» **What you need to do**:
In the data below, the answer is the run of lines from the line containing "how the worst" through the line containing "after detailed placement: -0.02", both included; print it exactly and nothing else.

*** Opening The records ***

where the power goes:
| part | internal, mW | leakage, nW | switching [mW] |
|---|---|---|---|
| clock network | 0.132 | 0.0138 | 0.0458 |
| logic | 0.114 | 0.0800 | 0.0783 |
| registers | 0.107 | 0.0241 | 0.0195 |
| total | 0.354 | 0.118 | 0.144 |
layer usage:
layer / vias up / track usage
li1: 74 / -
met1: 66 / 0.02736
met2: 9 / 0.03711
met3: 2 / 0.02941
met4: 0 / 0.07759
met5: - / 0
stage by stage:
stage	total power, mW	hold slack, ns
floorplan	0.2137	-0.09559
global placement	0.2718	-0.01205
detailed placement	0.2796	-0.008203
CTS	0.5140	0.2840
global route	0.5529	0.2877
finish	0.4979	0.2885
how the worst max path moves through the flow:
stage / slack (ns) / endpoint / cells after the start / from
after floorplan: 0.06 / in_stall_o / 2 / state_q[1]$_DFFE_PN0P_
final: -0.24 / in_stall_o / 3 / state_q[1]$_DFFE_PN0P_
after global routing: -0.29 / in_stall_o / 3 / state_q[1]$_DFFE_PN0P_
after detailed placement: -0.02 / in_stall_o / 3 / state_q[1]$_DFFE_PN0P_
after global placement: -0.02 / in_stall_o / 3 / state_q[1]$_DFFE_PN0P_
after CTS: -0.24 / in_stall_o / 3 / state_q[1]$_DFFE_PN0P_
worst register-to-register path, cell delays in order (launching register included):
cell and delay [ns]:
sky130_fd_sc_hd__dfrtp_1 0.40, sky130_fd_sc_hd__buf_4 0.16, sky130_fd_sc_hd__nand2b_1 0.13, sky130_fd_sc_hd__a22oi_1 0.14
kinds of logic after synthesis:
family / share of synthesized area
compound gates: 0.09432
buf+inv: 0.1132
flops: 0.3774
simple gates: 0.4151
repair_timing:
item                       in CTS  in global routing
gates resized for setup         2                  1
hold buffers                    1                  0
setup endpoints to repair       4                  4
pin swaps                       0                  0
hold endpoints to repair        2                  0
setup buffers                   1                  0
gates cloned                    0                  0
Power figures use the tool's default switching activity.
$ cat src/sv/assert_macros.svh
// ----------------------------------------------------------------------------
// Assertion macros
// Shared concurrent assertion forms used by the cipher modules.
// ----------------------------------------------------------------------------
`ifndef ASSERT_MACROS_SVH
`define ASSERT_MACROS_SVH

// Same-cycle implication, disabled during reset.
`define ASSERT_IMPLY(label, clk, rst, ante, cons, msg) \
   label: assert property (@(posedge clk) disable iff (rst) (ante) |-> (cons)) \
      else $error(msg);

// Next-cycle implication, disabled during reset.
`define ASSERT_NEXT(label, clk, rst, ante, cons, msg) \
   label: assert property (@(posedge clk) disable iff (rst) (ante) |=> (cons)) \
      else $error(msg);

`endif

$ cat src/sv/pfc_pkg.sv
// ----------------------------------------------------------------------------
// pfc_pkg
// Types, constants and helper functions of the Playfair digraph cipher.
// ----------------------------------------------------------------------------
package pfc_pkg;

   localparam int Side  = 5;
   localparam int Cells = 25;

   localparam logic [6:0] AsciiA = 7'd65;
   localparam logic [6:0] AsciiZ = 7'd90;
   localparam logic [4:0] IdxX   = 5'd23;
   localparam logic [4:0] IdxY   = 5'd24;

   // Item opcodes.
   localparam logic [1:0] OpKeyLetter  = 2'd0;
   localparam logic [1:0] OpKeyDone    = 2'd1;
   localparam logic [1:0] OpTextLetter = 2'd2;
   localparam logic [1:0] OpEndOfText  = 2'd3;

   typedef struct packed {
      logic [1:0] opcode;
      logic [6:0] letter;
   } pfc_req_type;

   typedef struct packed {
      logic [6:0] cipher_letter;
      logic       last_of_pair;
   } pfc_rsp_type;

   // Commands from the controller to the datapath.
   typedef struct packed {
      logic accept;
      logic fill_step;
      logic cell_rd_b;
      logic ca_load;
      logic cb_load;
      logic sq_rd_b;
      logic l1_load;
      logic l2_load;
      logic out_second;
   } pfc_cmd_type;

   // Status from the datapath to the controller.
   typedef struct packed {
      logic emit_start;
      logic fill_start;
      logic fill_last;
   } pfc_stat_type;

   typedef struct packed {
      logic [4:0] t1;
      logic [4:0] t2;
   } pfc_cells_type;

   // Row of a cell index, by comparison against multiples of the side.
   function automatic logic [2:0] row_of(logic [4:0] c);
      logic [2:0] r;
      if (c >= 5'(4 * Side))      r = 3'd4;
      else if (c >= 5'(3 * Side)) r = 3'd3;
      else if (c >= 5'(2 * Side)) r = 3'd2;
      else if (c >= 5'(Side))     r = 3'd1;
      else                        r = 3'd0;
      return r;
   endfunction

   // Row times the side, as shift and add.
   function automatic logic [4:0] row_base(logic [2:0] r);
      return {r, 2'b00} + {2'b00, r};
   endfunction

   function automatic logic [2:0] col_of(logic [4:0] c);
      logic [4:0] d;
      d = c - row_base(row_of(c));
      return d[2:0];
   endfunction

   // Step one place along a row or column, wrapping at the edge.
   function automatic logic [2:0] step_wrap(logic [2:0] v);
      return (v == 3'(Side - 1)) ? 3'd0 : v + 3'd1;
   endfunction

   function automatic logic [4:0] cell_at(logic [2:0] r, logic [2:0] c);
      return row_base(r) + {2'b00, c};
   endfunction

   // Playfair cell mapping for one digraph.
   function automatic pfc_cells_type encipher_cells(logic [4:0] ca, logic [4:0] cb);
      logic [2:0]    r1, c1, r2, c2;
      pfc_cells_type res;
      r1 = row_of(ca);
      c1 = col_of(ca);
      r2 = row_of(cb);
      c2 = col_of(cb);
      if (r1 == r2) begin
         res.t1 = cell_at(r1, step_wrap(c1));
         res.t2 = cell_at(r2, step_wrap(c2));
      end else if (c1 == c2) begin
         res.t1 = cell_at(step_wrap(r1), c1);
         res.t2 = cell_at(step_wrap(r2), c2);
      end else begin
         res.t1 = cell_at(r1, c2);
         res.t2 = cell_at(r2, c1);
      end
      return res;
   endfunction

   // Filler letter that closes a digraph.
   function automatic logic [4:0] filler_for(logic [4:0] idx);
      return (idx == IdxX) ? IdxY : IdxX;
   endfunction

endpackage

$ cat src/sv/pfc_ram.sv
// ----------------------------------------------------------------------------
// pfc_ram
// Generic single-write, single-read RAM with registered read data.
// ----------------------------------------------------------------------------
module pfc_ram #(
   parameter int Width = 8,
   parameter int Depth = 32
) (
   input  logic                     clock,
   input  logic                     wr_en,
   input  logic [$clog2(Depth)-1:0] wr_addr,
   input  logic [Width-1:0]         wr_data,
   input  logic [$clog2(Depth)-1:0] rd_addr,
   output logic [Width-1:0]         rd_data
);

   logic [Width-1:0] mem_ff [Depth];
   logic [Width-1:0] rd_data_ff;

   // Write port and registered read port.
   always_ff @(posedge clock) begin
      if (wr_en) begin
         mem_ff[wr_addr] <= wr_data;
      end
      rd_data_ff <= mem_ff[rd_addr];
   end

   assign rd_data = rd_data_ff;

endmodule

$ cat src/sv/pfc_datapath.sv
// ----------------------------------------------------------------------------
// pfc_datapath
// Item decode, key square storage, digraph state and cipher lookups.
// ----------------------------------------------------------------------------
`include "assert_macros.svh"

module pfc_datapath (
   input  logic                 clock,
   input  logic                 reset,
   input  pfc_pkg::pfc_req_type req_data,
   input  pfc_pkg::pfc_cmd_type cmd,
   output pfc_pkg::pfc_stat_type stat,
   output pfc_pkg::pfc_rsp_type rsp_data
);

   logic [24:0] placed_ff, placed_in;
   logic [4:0]  fill_count_ff, fill_count_in;
   logic        key_ready_ff, key_ready_in;
   logic [4:0]  pend_ff, pend_in;
   logic        pend_valid_ff, pend_valid_in;
   logic [4:0]  fill_idx_ff, fill_idx_in;
   logic [4:0]  a_ff, a_in, b_ff, b_in;
   logic [4:0]  ca_ff, ca_in, cb_ff, cb_in;
   logic [4:0]  l1_ff, l1_in, l2_ff, l2_in;

   logic        letter_ok;
   logic [4:0]  idx;
   logic        room;
   logic        key_wr, fill_wr, wr_en;
   logic [4:0]  wr_letter;
   logic [4:0]  cell_rdata, sq_rdata;
   logic [4:0]  cell_rd_addr, sq_rd_addr;
   logic [4:0]  pair_b;
   logic [4:0]  out_idx;
   pfc_pkg::pfc_cells_type targets;

   // Letter decode: Z folds onto Y.
   always_comb begin
      letter_ok = (req_data.letter >= pfc_pkg::AsciiA) &&
                  (req_data.letter <= pfc_pkg::AsciiZ);
      if (req_data.letter == pfc_pkg::AsciiZ) begin
         idx = pfc_pkg::IdxY;
      end else begin
         idx = 5'(req_data.letter - pfc_pkg::AsciiA);
      end
   end

   // Square writes from key letters and from the key-done fill walk.
   assign room      = fill_count_ff < 5'(pfc_pkg::Cells);
   assign key_wr    = cmd.accept && (req_data.opcode == pfc_pkg::OpKeyLetter) &&
                      !key_ready_ff && letter_ok && !placed_ff[idx] && room;
   assign fill_wr   = cmd.fill_step && !placed_ff[fill_idx_ff] && room;
   assign wr_en     = key_wr || fill_wr;
   assign wr_letter = cmd.fill_step ? fill_idx_ff : idx;

   // Second letter of a digraph closed by a text letter.
   assign pair_b = (idx == pend_ff) ? pfc_pkg::filler_for(pend_ff) : idx;

   // Status for the controller.
   always_comb begin
      stat.fill_start = req_data.opcode == pfc_pkg::OpKeyDone;
      stat.emit_start = key_ready_ff && pend_valid_ff &&
                        (((req_data.opcode == pfc_pkg::OpTextLetter) && letter_ok) ||
                         (req_data.opcode == pfc_pkg::OpEndOfText));
      stat.fill_last  = fill_idx_ff == 5'(pfc_pkg::Cells - 1);
   end

   // Next-state logic of the digraph and key registers.
   always_comb begin
      placed_in     = placed_ff | (wr_en ? (25'(1) << wr_letter) : 25'(0));
      fill_count_in = fill_count_ff + {4'b0, wr_en};
      key_ready_in  = key_ready_ff;
      pend_in       = pend_ff;
      pend_valid_in = pend_valid_ff;
      fill_idx_in   = fill_idx_ff;
      a_in          = a_ff;
      b_in          = b_ff;

      if (cmd.accept) begin
         case (req_data.opcode)
            pfc_pkg::OpKeyDone: begin
               fill_idx_in = 5'd0;
            end
            pfc_pkg::OpTextLetter: begin
               if (key_ready_ff && letter_ok) begin
                  if (!pend_valid_ff) begin
                     pend_in       = idx;
                     pend_valid_in = 1'b1;
                  end else begin
                     a_in = pend_ff;
                     b_in = pair_b;
                     if (idx != pend_ff) begin
                        pend_valid_in = 1'b0;
                     end
                  end
               end
            end
            pfc_pkg::OpEndOfText: begin
               if (key_ready_ff && pend_valid_ff) begin
                  pend_valid_in = 1'b0;
                  a_in          = pend_ff;
                  b_in          = pfc_pkg::filler_for(pend_ff);
               end
            end
            default: begin
            end
         endcase
      end

      if (cmd.fill_step) begin
         fill_idx_in = fill_idx_ff + 5'd1;
         if (stat.fill_last) begin
            key_ready_in = 1'b1;
         end
      end
   end

   // Lookup capture registers.
   assign targets      = pfc_pkg::encipher_cells(ca_ff, cb_ff);
   assign cell_rd_addr = cmd.cell_rd_b ? b_ff : a_ff;
   assign sq_rd_addr   = cmd.sq_rd_b ? targets.t2 : targets.t1;
   assign ca_in        = cmd.ca_load ? cell_rdata : ca_ff;
   assign cb_in        = cmd.cb_load ? cell_rdata : cb_ff;
   assign l1_in        = cmd.l1_load ? sq_rdata : l1_ff;
   assign l2_in        = cmd.l2_load ? sq_rdata : l2_ff;

   always_ff @(posedge clock) begin
      if (reset) begin
         placed_ff     <= '0;
         fill_count_ff <= '0;
         key_ready_ff  <= 1'b0;
         pend_ff       <= '0;
         pend_valid_ff <= 1'b0;
         fill_idx_ff   <= '0;
      end else begin
         placed_ff     <= placed_in;
         fill_count_ff <= fill_count_in;
         key_ready_ff  <= key_ready_in;
         pend_ff       <= pend_in;
         pend_valid_ff <= pend_valid_in;
         fill_idx_ff   <= fill_idx_in;
      end
      a_ff  <= a_in;
      b_ff  <= b_in;
      ca_ff <= ca_in;
      cb_ff <= cb_in;
      l1_ff <= l1_in;
      l2_ff <= l2_in;
   end

   // Square: cell to letter.
   pfc_ram #(
      .Width(5),
      .Depth(pfc_pkg::Cells)
   ) u_square (
      .clock  (clock),
      .wr_en  (wr_en),
      .wr_addr(fill_count_ff),
      .wr_data(wr_letter),
      .rd_addr(sq_rd_addr),
      .rd_data(sq_rdata)
   );

   // Inverse map: letter to cell.
   pfc_ram #(
      .Width(5),
      .Depth(pfc_pkg::Cells)
   ) u_cell_of_letter (
      .clock  (clock),
      .wr_en  (wr_en),
      .wr_addr(wr_letter),
      .wr_data(fill_count_ff),
      .rd_addr(cell_rd_addr),
      .rd_data(cell_rdata)
   );

   // Result letter.
   assign out_idx                = cmd.out_second ? l2_ff : l1_ff;
   assign rsp_data.cipher_letter = {2'b00, out_idx} + pfc_pkg::AsciiA;
   assign rsp_data.last_of_pair  = cmd.out_second;

   `ASSERT_IMPLY(a_write_has_room, clock, reset, wr_en, room, "square write past the last cell")
   `ASSERT_IMPLY(a_key_square_full, clock, reset, key_ready_ff, &placed_ff, "key armed early")
   `ASSERT_IMPLY(a_emit_armed, clock, reset, stat.emit_start, key_ready_ff, "digraph before key")

endmodule
[src/design/positional_list_engine_unit.sv]
// Top level of the positional list engine: controller and datapath.
// A result word appears in the cycle after its input word is accepted.
// One word per cycle unless output stalls; insert and delete shift entries in parallel.
// The result register frees in the cycle its word is taken, so input is stalled
// only while a result waits under output stall.
// Reset empties the list and drops any held result; entry and result contents stay unknown.
module positional_list_engine_unit
  import plist_pkg::*;
#(
  parameter int CAPACITY = DEF_CAPACITY
)
(
  input  logic      clk,
  input  logic      rst,
  input  logic      in_valid,
  output logic      in_stall,
  input  in_word_t  in_word,
  output logic      out_valid,
  input  logic      out_stall,
  output out_word_t out_word
);

  dp_cmd_t   cmd;
  dp_flags_t flags;

  plist_ctrl u_ctrl (
    .clk       (clk),
    .rst       (rst),
    .in_valid  (in_valid),
    .in_stall  (in_stall),
    .func      (in_word.func),
    .flags     (flags),
    .out_valid (out_valid),
    .out_stall (out_stall),
    .cmd       (cmd)
  );

  plist_datapath #(
    .CAPACITY (CAPACITY)
  ) u_datapath (
    .clk      (clk),
    .rst      (rst),
    .in_word  (in_word),
    .cmd      (cmd),
    .flags    (flags),
    .out_word (out_word)
  );

endmodule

*** Closing The records ***

» **Answer section**:
how the worst max path moves through the flow:
stage / slack (ns) / endpoint / cells after the start / from
after floorplan: 0.06 / in_stall_o / 2 / state_q[1]$_DFFE_PN0P_
final: -0.24 / in_stall_o / 3 / state_q[1]$_DFFE_PN0P_
after global routing: -0.29 / in_stall_o / 3 / state_q[1]$_DFFE_PN0P_
after detailed placement: -0.02 / in_stall_o / 3 / state_q[1]$_DFFE_PN0P_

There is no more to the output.